_Work request:_ In the listing below, start your output at the line with "aes_enc_mix u_em (.x(sr[32*g" and end it after the line with "chain_now && !in_first;", copying every line exactly.

>>>

What follows belongs to an exercise in optimizing a design on an open flow for small area, a short achievable clock period and few clock cycles per item; a production flow would make more cautious choices.
In this exercise RTL edits were held to simulation tests only and were not proved equivalent to the original.

## aes256_cbc
module aes256_cbc #(
  parameter [127:0] IV0 = 128'h0102030405060708090a0b0c0d0e0f10
) (
  input  wire         clk,
  input  wire         rst,         
  input  wire         in_valid,
  output wire         in_ready,
  input  wire [1:0]   in_op,
  input  wire         in_first,
  input  wire [127:0] in_data,
  input  wire [255:0] in_key,
  output wire         out_valid,
  input  wire         out_ready,
  output wire [127:0] out_data,
  output wire [1:0]   out_err
);
Size: about 1300 flip-flops, about 520 I/O pins, ~110000 sq um of cells after synthesis.
Settings: LEC_CHECK=0, CAP_MARGIN=30, CORE_MARGIN=2, CORE_UTILIZATION=45, CTS_BUF_LIST=sky130_fd_sc_hd__clkbuf_8, PLACE_DENSITY=0.6, SETUP_SLACK_MARGIN=4.75, SLEW_MARGIN=35, SYNTH_HIERARCHICAL=1, SYNTH_MINIMUM_KEEP_SIZE=0; clock period 11.0 ns.
standard.sh (not shown) runs the stock make flow with config.mk's settings and CLKGATE_MAP_FILE= SYNTH_SCRIPT=/design/flow/synth_recipe.tcl, a recipe that flattens the netlist after the stock synthesis.
==> flow/flow/run.sh <==
#!/bin/bash
# The standard layout (the standard.sh, ORFS synthesis to final), with one change: the port
# buffers that global placement inserts are the smallest buffer cell instead of ORFS's default
# pick (a 4-stage delay buffer). Every port still gets its buffer.
set -euo pipefail
bash standard.sh 'BUFFER_PORTS_ARGS=-buffer_cell sky130_fd_sc_hd__buf_1' finish > standard_flow.log 2>&1
Testbench counts at the start, summed over its fixed seeds: cycles 11,896, items 842.
Next try:
--- a/flow/design.v
+++ b/flow/design.v
@@ -931,70 +931,70 @@
   wire is_kexp = kexp;
   reg         parked;         
   wire at_end  = busy && !parked &&
                  (is_enc ? (rnd == 4'd14) : is_dec ? (rnd == 4'd0) : 1'b1);
   wire done    = at_end || (busy && parked);
   wire fin     = done && (!ovalid || out_ready);
   wire park    = at_end && !fin;
   assign in_ready  = !ovalid && (!busy || done) && !(in_op == OP_DEC && kn_pending);
   assign out_valid = ovalid;
   assign out_data  = obuf;
   assign out_err   = oerr;
   wire accept = in_valid && in_ready;
-  wire last_e = is_enc && rnd == 4'd14;
-  wire [127:0] wa   = w[255:128];
-  wire [127:0] rkey = w[127:0];       
   wire [127:0] sb;
   wire [127:0] ka;
   genvar g;
   generate
     for (g = 0; g < 16; g = g + 1) begin : g_sbox
       localparam integer I = 15 - g;                        
       localparam integer J = I % 4 + 4 * ((I / 4 + I % 4) % 4);
-      localparam integer JE = I % 4 + 4 * ((I / 4 + 4 - I % 4) % 4);   
-      aes_sbox_k u_sb (.a(state[8*g +: 8]),
-                       .k((ka[127 - 8*J -: 8] & {8{dec}}) | (rkey[127 - 8*JE -: 8] & {8{last_e}})),
-                       .y(sb[8*g +: 8]));
+      aes_sbox_k u_sb (.a(state[8*g +: 8]), .k(ka[127 - 8*J -: 8] & {8{dec}}), .y(sb[8*g +: 8]));
     end
   endgenerate
   reg [127:0] sr, isr;
   integer r, c;
   always @(*) begin
     for (r = 0; r < 4; r = r + 1)
       for (c = 0; c < 4; c = c + 1) begin
         sr[127 - 8*(r + 4*c) -: 8]  = sb[127 - 8*(r + 4*((c + r) % 4)) -: 8];
         isr[127 - 8*(r + 4*c) -: 8] = sb[127 - 8*(r + 4*((c + 4 - r) % 4)) -: 8];
       end
   end
+  wire [127:0] wa   = w[255:128];
+  wire [127:0] rkey = w[127:0];       
   wire [127:0] q_enc;
   generate
     for (g = 0; g < 4; g = g + 1) begin : g_emix
       aes_enc_mix u_em (.x(sr[32*g +: 32]), .k(rkey[32*g +: 32]), .y(q_enc[32*g +: 32]));
     end
   endgenerate
   generate
     for (g = 0; g < 16; g = g + 1) begin : g_ka
       sb_alin u_ka (.x(rkey[8*g +: 8]), .y(ka[8*g +: 8]));
     end
   endgenerate
   wire [127:0] xs    = isr;                       
   wire [127:0] q_dec;
   wire [127:0] qe_l, qd_l;                        
   generate
     for (g = 0; g < 4; g = g + 1) begin : g_dmix
       aes_dec_mix u_dm (.x(xs[32*g +: 32]), .m(mask[32*g +: 32]), .y(q_dec[32*g +: 32]),
                         .p(qd_l[32*g +: 32]));
     end
   endgenerate
-  assign qe_l = sr;
+  generate
+    for (g = 0; g < 128; g = g + 1) begin : g_laste
+      sb_xor u_qe (.a(sr[g]), .b(rkey[g]), .y(qe_l[g]));
+    end
+  endgenerate
   wire [31:0] ks_sub;
   generate
     for (g = 0; g < 4; g = g + 1) begin : g_ksbox
       aes_sbox u_ksb (.a(rkey[8*g +: 8]), .y(ks_sub[8*g +: 8]));
     end
   endgenerate
   reg [7:0] rcon;
   always @(*) begin
     case (rnd)
       4'd1:    rcon = 8'h01;
       4'd3:    rcon = 8'h02;
       4'd5:    rcon = 8'h04;
@@ -1025,25 +1025,25 @@
   wire         chain_now = fin && is_enc && !parked;    
   wire         new_enc = (in_op == OP_ENC) && aesv;
   wire         new_dec = (in_op == OP_DEC) && aesv;
   wire [255:0] kstart = (new_dec && !(busy && is_kexp)) ? kn : k0;
   wire [127:0] kin    = in_data ^ kstart[255:128];
   wire [127:0] init_d;                                   
   generate
     for (g = 0; g < 16; g = g + 1) begin : g_initd
       sb_ainv u_id (.x(kin[8*g +: 8]), .y(init_d[8*g +: 8]));
     end
   endgenerate
   wire         use_sr = chain_now && !in_first;
-  wire [127:0] qe     = kin ^ (in_first ? IV0 : chain_now ? 128'h0 : chain);
+  wire [127:0] qe     = kin ^ (in_first ? IV0 : chain_now ? rkey : chain);
   wire         s_d    = dec && !accept;
   wire         s_e    = !dec && !accept;
   wire         s_id   = accept && new_dec;
   wire         s_ie   = accept && !new_dec;
   wire [127:0] sr_use, init_e, st_a, st_b, st_next;
   generate
     for (g = 0; g < 128; g = g + 1) begin : g_next
       sb_and  u_su (.a(sr[g]), .b(use_sr), .y(sr_use[g]));
       sb_xor  u_ie (.a(sr_use[g]), .b(qe[g]), .y(init_e[g]));
       sb_ao22 u_sa (.a(s_id), .b(init_d[g]), .c(s_ie), .d(init_e[g]), .y(st_a[g]));
       sb_ao21 u_sb (.a(s_e), .b(q_enc[g]), .c(st_a[g]), .y(st_b[g]));
       sb_ao21 u_sc (.a(s_d), .b(q_dec[g]), .c(st_b[g]), .y(st_next[g]));
Outcome: Count of clock-buffer cells in the layout goes down by 10; setup slack degrades by 150 ps; non-clock buffer count shrinks by 60; die area is higher by 1.6%; flip-flop and latch count is unchanged; cell count came out higher by 0.69%; utilization went down by 0.59 points; wire length is higher by 1.6%; first-iteration DRC count is higher by 12%; cell area is about the same; hold slack improved by 37 ps; sequential share of layout area barely changes.
Testbench counts after the change, summed over its fixed seeds: cycles 11,896, items 842.

[what the ideal ports hide]
How much do the figures lean on ideal ports? The routed layouts below were timed once more, with nothing changed but the port constraints.
Step 1 sets driving cells, clkbuf_16 on the clock port and buf_2 on the other inputs (assumed; they add their load-dependent delay and slew).
Step 2, shift: input delay + t, output delay - t, t = (earliest + latest rising clock arrival at the registers) / 2. This alone moves slack from input paths to output paths.
Three values: ideal ports, drivers, drivers and shift; two values: the first two.
run | shift t [ns] | setup WS [ns] | worst slew at a driven data input, ns | pins driven straight from the clock port
the first run | 1.157 | 4.936 / 4.936 / 4.169 | 0.26 | 1
the second run | 1.153 | 4.783 / 4.783 / 4.098 | 0.28 | 1
After both steps setup and hold are still met in every run listed. The setup slack of the first run, which loses most, moves by 0.000 ns with the drivers and by -0.767 ns with both steps.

<<<

_Result of the task:_
       aes_enc_mix u_em (.x(sr[32*g +: 32]), .k(rkey[32*g +: 32]), .y(q_enc[32*g +: 32]));
     end
   endgenerate
   generate
     for (g = 0; g < 16; g = g + 1) begin : g_ka
       sb_alin u_ka (.x(rkey[8*g +: 8]), .y(ka[8*g +: 8]));
     end
   endgenerate
   wire [127:0] xs    = isr;                       
   wire [127:0] q_dec;
   wire [127:0] qe_l, qd_l;                        
   generate
     for (g = 0; g < 4; g = g + 1) begin : g_dmix
       aes_dec_mix u_dm (.x(xs[32*g +: 32]), .m(mask[32*g +: 32]), .y(q_dec[32*g +: 32]),
                         .p(qd_l[32*g +: 32]));
     end
   endgenerate
-  assign qe_l = sr;
+  generate
+    for (g = 0; g < 128; g = g + 1) begin : g_laste
+      sb_xor u_qe (.a(sr[g]), .b(rkey[g]), .y(qe_l[g]));
+    end
+  endgenerate
   wire [31:0] ks_sub;
   generate
     for (g = 0; g < 4; g = g + 1) begin : g_ksbox
       aes_sbox u_ksb (.a(rkey[8*g +: 8]), .y(ks_sub[8*g +: 8]));
     end
   endgenerate
   reg [7:0] rcon;
   always @(*) begin
     case (rnd)
       4'd1:    rcon = 8'h01;
       4'd3:    rcon = 8'h02;
       4'd5:    rcon = 8'h04;
@@ -1025,25 +1025,25 @@
   wire         chain_now = fin && is_enc && !parked;    
   wire         new_enc = (in_op == OP_ENC) && aesv;
   wire         new_dec = (in_op == OP_DEC) && aesv;
   wire [255:0] kstart = (new_dec && !(busy && is_kexp)) ? kn : k0;
   wire [127:0] kin    = in_data ^ kstart[255:128];
   wire [127:0] init_d;                                   
   generate
     for (g = 0; g < 16; g = g + 1) begin : g_initd
       sb_ainv u_id (.x(kin[8*g +: 8]), .y(init_d[8*g +: 8]));
     end
   endgenerate
   wire         use_sr = chain_now && !in_first;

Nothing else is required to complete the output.